Return the lines from the line containing "execute stage opcodes" through the last line of the material below, exactly as they appear and with no others.

+++ Exercise data +++

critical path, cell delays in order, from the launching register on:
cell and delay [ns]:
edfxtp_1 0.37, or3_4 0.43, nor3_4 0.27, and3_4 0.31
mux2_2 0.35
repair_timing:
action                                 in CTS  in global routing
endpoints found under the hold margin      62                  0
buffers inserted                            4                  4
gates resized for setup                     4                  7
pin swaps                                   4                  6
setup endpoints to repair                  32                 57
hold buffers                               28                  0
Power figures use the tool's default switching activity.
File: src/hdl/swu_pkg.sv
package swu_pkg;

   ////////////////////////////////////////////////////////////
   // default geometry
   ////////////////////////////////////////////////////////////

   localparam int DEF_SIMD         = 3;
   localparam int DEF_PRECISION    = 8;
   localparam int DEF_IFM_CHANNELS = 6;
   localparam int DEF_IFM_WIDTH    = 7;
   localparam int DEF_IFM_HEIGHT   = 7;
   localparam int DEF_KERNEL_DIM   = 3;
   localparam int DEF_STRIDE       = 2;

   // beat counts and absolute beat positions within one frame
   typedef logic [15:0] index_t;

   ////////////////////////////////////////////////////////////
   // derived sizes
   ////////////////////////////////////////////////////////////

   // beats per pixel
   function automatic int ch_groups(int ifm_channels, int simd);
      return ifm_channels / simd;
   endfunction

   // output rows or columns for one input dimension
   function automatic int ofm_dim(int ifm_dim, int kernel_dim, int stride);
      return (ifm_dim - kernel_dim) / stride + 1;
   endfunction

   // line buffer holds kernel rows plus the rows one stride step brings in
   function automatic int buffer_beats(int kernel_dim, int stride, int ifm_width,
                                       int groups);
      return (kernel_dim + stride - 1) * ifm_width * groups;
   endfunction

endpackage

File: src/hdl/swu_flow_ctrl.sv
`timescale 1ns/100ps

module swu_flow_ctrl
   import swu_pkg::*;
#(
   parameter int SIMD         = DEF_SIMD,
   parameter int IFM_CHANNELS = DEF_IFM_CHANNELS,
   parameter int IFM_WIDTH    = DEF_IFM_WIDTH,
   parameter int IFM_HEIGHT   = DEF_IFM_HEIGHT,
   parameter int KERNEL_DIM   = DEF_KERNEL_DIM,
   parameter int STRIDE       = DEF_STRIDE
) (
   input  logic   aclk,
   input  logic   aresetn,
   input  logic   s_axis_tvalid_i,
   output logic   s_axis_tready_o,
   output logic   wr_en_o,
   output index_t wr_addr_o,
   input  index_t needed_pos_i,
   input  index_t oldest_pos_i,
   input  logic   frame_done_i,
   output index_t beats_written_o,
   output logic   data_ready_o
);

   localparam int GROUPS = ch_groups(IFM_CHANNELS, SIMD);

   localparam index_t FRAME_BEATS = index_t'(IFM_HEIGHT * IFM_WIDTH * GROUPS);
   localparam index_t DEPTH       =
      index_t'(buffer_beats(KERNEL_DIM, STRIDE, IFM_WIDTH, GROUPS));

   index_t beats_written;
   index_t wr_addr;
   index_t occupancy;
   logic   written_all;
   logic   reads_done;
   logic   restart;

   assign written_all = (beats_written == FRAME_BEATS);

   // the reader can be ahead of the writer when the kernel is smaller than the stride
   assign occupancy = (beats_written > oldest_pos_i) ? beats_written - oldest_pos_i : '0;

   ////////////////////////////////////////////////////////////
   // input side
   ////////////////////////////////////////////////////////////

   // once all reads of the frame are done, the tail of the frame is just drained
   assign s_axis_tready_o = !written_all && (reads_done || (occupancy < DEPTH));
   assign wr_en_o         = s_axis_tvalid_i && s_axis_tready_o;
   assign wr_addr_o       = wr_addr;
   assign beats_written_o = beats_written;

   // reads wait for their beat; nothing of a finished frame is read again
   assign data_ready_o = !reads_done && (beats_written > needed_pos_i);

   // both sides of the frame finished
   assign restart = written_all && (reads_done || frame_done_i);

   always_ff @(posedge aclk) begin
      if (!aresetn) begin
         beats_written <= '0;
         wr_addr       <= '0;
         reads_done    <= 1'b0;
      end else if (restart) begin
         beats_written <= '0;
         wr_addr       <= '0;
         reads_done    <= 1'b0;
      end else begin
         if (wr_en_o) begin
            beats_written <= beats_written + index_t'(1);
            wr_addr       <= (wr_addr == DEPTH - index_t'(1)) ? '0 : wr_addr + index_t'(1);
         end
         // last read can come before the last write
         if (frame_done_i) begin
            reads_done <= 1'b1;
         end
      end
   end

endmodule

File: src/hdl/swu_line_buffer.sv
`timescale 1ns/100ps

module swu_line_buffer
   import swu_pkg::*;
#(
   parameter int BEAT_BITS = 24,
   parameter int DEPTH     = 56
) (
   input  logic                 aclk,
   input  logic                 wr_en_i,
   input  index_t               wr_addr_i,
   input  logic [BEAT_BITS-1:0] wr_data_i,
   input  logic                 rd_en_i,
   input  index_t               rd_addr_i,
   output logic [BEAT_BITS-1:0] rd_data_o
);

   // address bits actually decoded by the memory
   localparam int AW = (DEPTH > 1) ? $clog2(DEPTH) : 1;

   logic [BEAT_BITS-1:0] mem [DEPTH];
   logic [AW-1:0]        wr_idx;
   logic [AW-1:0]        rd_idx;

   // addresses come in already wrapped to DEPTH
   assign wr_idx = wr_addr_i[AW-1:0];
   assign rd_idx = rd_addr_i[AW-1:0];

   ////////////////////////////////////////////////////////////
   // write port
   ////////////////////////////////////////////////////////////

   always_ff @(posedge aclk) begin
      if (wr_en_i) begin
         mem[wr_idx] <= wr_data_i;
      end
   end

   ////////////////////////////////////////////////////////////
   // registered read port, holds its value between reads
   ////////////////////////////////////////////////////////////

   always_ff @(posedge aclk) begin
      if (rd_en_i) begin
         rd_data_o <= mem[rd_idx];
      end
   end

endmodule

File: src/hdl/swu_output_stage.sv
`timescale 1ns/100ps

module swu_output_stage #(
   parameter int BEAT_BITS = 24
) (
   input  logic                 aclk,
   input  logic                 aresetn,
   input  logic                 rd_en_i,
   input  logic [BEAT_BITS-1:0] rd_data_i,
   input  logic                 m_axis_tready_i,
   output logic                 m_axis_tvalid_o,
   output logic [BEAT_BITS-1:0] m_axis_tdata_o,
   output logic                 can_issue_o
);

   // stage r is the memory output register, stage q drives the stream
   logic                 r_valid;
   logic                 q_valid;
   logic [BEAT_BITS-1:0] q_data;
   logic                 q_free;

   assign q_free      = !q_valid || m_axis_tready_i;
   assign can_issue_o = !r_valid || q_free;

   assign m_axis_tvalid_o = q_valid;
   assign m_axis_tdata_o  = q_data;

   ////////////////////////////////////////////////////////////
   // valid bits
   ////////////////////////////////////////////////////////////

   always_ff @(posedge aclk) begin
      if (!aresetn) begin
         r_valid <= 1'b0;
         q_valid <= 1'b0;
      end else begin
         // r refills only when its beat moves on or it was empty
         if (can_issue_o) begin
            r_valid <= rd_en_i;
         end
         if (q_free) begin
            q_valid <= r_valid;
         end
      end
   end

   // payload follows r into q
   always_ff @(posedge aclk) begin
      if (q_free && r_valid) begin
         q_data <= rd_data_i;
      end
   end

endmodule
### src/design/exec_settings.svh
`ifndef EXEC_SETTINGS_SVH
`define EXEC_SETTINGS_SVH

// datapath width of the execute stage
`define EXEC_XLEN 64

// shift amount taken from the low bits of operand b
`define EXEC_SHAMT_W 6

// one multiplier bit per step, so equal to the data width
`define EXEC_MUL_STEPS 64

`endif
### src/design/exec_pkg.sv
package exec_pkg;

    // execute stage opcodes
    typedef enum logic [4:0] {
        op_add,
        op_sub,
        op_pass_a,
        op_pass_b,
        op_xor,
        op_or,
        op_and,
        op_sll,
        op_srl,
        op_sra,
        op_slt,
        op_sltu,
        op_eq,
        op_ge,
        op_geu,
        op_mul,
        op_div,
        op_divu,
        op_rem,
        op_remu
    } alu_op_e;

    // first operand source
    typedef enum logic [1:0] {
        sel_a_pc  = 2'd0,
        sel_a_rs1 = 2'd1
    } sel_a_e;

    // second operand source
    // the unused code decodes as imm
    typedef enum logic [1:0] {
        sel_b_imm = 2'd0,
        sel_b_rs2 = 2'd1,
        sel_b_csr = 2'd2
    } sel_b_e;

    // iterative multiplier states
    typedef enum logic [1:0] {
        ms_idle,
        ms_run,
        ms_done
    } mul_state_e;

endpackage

+++

__Result of this task__:
    // execute stage opcodes
    typedef enum logic [4:0] {
        op_add,
        op_sub,
        op_pass_a,
        op_pass_b,
        op_xor,
        op_or,
        op_and,
        op_sll,
        op_srl,
        op_sra,
        op_slt,
        op_sltu,
        op_eq,
        op_ge,
        op_geu,
        op_mul,
        op_div,
        op_divu,
        op_rem,
        op_remu
    } alu_op_e;

    // first operand source
    typedef enum logic [1:0] {
        sel_a_pc  = 2'd0,
        sel_a_rs1 = 2'd1
    } sel_a_e;

    // second operand source
    // the unused code decodes as imm
    typedef enum logic [1:0] {
        sel_b_imm = 2'd0,
        sel_b_rs2 = 2'd1,
        sel_b_csr = 2'd2
    } sel_b_e;

    // iterative multiplier states
    typedef enum logic [1:0] {
        ms_idle,
        ms_run,
        ms_done
    } mul_state_e;

endpackage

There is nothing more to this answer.